Used for finding principal components of a numeric matrix. Missing values in the matrix are allowed. Weights for each element of the matrix are allowed. Principal Components are extracted one a time. The algorithm computes x = TP', where T is the 'scores' matrix and P is the 'loadings' matrix.

Usage

empca(
  x,
  w,
  ncomp = min(nrow(x), ncol(x)),
  center = TRUE,
  scale = TRUE,
  maxiter = 100,
  tol = 1e-06,
  seed = NULL,
  fitted = FALSE,
  gramschmidt = TRUE,
  verbose = FALSE
)

Arguments

x

Numerical matrix for which to find principal components. Missing values are allowed.

w

Numerical matrix of weights.

ncomp

Maximum number of principal components to extract from x.

center

If TRUE, subtract the mean from each column of x before PCA.

scale

if TRUE, divide the standard deviation from each column of x before PCA.

maxiter

Maximum number of EM iterations for each principal component.

tol

Default 1e-6 tolerance for testing convergence of the EM iterations for each principal component.

seed

Random seed to use when initializing the random rotation matrix.

fitted

Default FALSE. If TRUE, return the fitted (reconstructed) value of x.

gramschmidt

Default TRUE. If TRUE, perform Gram-Schmidt orthogonalization at each iteration.

verbose

Default FALSE. Use TRUE or 1 to show some diagnostics.

Value

A list with components eig, scores, loadings, fitted, ncomp, R2, iter, center, scale.

References

Stephen Bailey (2012).
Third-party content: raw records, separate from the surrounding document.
<file path="src/rtl/ram_port_arbiter.sv">
// ram_port_arbiter
// Shares one single-port RAM between two requesters: A (UART side) and B (sign side).
// Ownership goes round-robin on contention, and every hand-over passes through an
// idle bubble. A contended grant is pre-empted after MAX_BURST accesses unless the
// holder asserts its lock. Reads are tagged with the issuer. Exactly one cycle later
// that issuer sees rvalid.
//
// Ports
//   sys_clk, sys_rst_n          : clock, async active-low reset
//   a_req/a_lock/a_we/a_addr/a_wdata : requester A access request
//   a_gnt/a_rvalid/a_rdata      : requester A grant and read return
//   b_*                         : same set for requester B
//   ram_en/ram_we/ram_addr/ram_din : RAM drive
//   ram_dout                    : RAM read data (1-cycle latency)
//   busy                        : any grant held
//   owner                       : last/current owner (0=A, 1=B)
module ram_port_arbiter #(
    parameter int unsigned ADDR_W    = 15,
    parameter int unsigned DATA_W    = 8,
    parameter int unsigned MAX_BURST = 64
) (
    input  logic              sys_clk,
    input  logic              sys_rst_n,
    input  logic              a_req,
    input  logic              a_lock,
    input  logic              a_we,
    input  logic [ADDR_W-1:0] a_addr,
    input  logic [DATA_W-1:0] a_wdata,
    output logic              a_gnt,
    output logic              a_rvalid,
    output logic [DATA_W-1:0] a_rdata,
    input  logic              b_req,
    input  logic              b_lock,
    input  logic              b_we,
    input  logic [ADDR_W-1:0] b_addr,
    input  logic [DATA_W-1:0] b_wdata,
    output logic              b_gnt,
    output logic              b_rvalid,
    output logic [DATA_W-1:0] b_rdata,
    output logic              ram_en,
    output logic              ram_we,
    output logic [ADDR_W-1:0] ram_addr,
    output logic [DATA_W-1:0] ram_din,
    input  logic [DATA_W-1:0] ram_dout,
    output logic              busy,
    output logic              owner
);

    typedef enum logic [1:0] {StIdle, StGntA, StGntB} state_e;

    localparam logic [7:0] MaxCnt = 8'(MAX_BURST);

    state_e      r_state, w_state_nxt;
    logic        r_owner, w_owner_nxt;
    logic [7:0]  r_cnt, w_cnt_nxt, w_cnt_inc;
    logic        r_rd_pend, r_rd_tag;

    logic              w_sel_b, w_granted, w_access, w_limit;
    logic              w_req, w_lock, w_we, w_other_req;
    logic [ADDR_W-1:0] w_addr;
    logic [DATA_W-1:0] w_wdata;

    // Mux the current holder's request onto a common set of signals.
    assign w_sel_b     = (r_state == StGntB);
    assign w_granted   = (r_state != StIdle);
    assign w_req       = w_sel_b ? b_req   : a_req;
    assign w_lock      = w_sel_b ? b_lock  : a_lock;
    assign w_we        = w_sel_b ? b_we    : a_we;
    assign w_addr      = w_sel_b ? b_addr  : a_addr;
    assign w_wdata     = w_sel_b ? b_wdata : a_wdata;
    assign w_other_req = w_sel_b ? a_req   : b_req;
    assign w_access    = w_granted & w_req;

    // The limit counts the access issued this cycle. A pre-empted holder therefore
    // gets exactly MAX_BURST accesses before the bubble.
    assign w_cnt_inc = (w_access && (r_cnt != MaxCnt)) ? r_cnt + 8'd1 : r_cnt;
    assign w_limit   = (w_cnt_inc == MaxCnt);

    always_comb begin
        w_state_nxt = r_state;
        w_owner_nxt = r_owner;
        w_cnt_nxt   = w_cnt_inc;
        unique case (r_state)
            StIdle: begin
                if (a_req && b_req) begin
                    w_state_nxt = r_owner ? StGntA : StGntB;
                end else if (a_req) begin
                    w_state_nxt = StGntA;
                end else if (b_req) begin
                    w_state_nxt = StGntB;
                end
                if (a_req || b_req) begin
                    w_owner_nxt = (w_state_nxt == StGntB);
                    w_cnt_nxt   = 8'd0;
                end
            end
            StGntA, StGntB: begin
                if (!w_lock && (!w_req || (w_limit && w_other_req))) begin
                    w_state_nxt = StIdle;
                end
            end
            default: w_state_nxt = StIdle;
        endcase
    end

    always_ff @(posedge sys_clk or negedge sys_rst_n) begin
        if (!sys_rst_n) begin
            r_state   <= StIdle;
            r_owner   <= 1'b1;
            r_cnt     <= 8'd0;
            r_rd_pend <= 1'b0;
            r_rd_tag  <= 1'b0;
        end else begin
            r_state   <= w_state_nxt;
            r_owner   <= w_owner_nxt;
            r_cnt     <= w_cnt_nxt;
            r_rd_pend <= w_access & ~w_we;
            r_rd_tag  <= w_sel_b;
        end
    end

    assign a_gnt    = (r_state == StGntA);
    assign b_gnt    = w_sel_b;
    assign busy     = w_granted;
    assign owner    = r_owner;

    assign ram_en   = w_access;
    assign ram_we   = w_access & w_we;
    assign ram_addr = w_granted ? w_addr  : '0;
    assign ram_din  = w_granted ? w_wdata : '0;

    assign a_rvalid = r_rd_pend & ~r_rd_tag;
    assign b_rvalid = r_rd_pend &  r_rd_tag;
    assign a_rdata  = ram_dout;
    assign b_rdata  = ram_dout;

endmodule

</file>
Principal Component Analysis with Noisy and/or Missing Data. Publications of the Astronomical Society of the Pacific. http://doi.org/10.1086/668105

Author

Kevin Wright

Examples

B <- matrix(c(50, 67, 90, 98, 120,
              55, 71, 93, 102, 129,
              65, 76, 95, 105, 134,
              50, 80, 102, 130, 138,
              60, 82, 97, 135, 151,
              65, 89, 106, 137, 153,
              75, 95, 117, 133, 155), ncol=5, byrow=TRUE)
rownames(B) <- c("G1","G2","G3","G4","G5","G6","G7")
colnames(B) <- c("E1","E2","E3","E4","E5")
dim(B) # 7 x 5
#> [1] 7 5
p1 <- empca(B)
dim(p1$scores) # 7 x 5
#> [1] 7 5
dim(p1$loadings) # 5 x 5
#> [1] 5 5

B2 = B
B2[1,1] = B2[2,2] = NA
p2 = empca(B2, fitted=TRUE)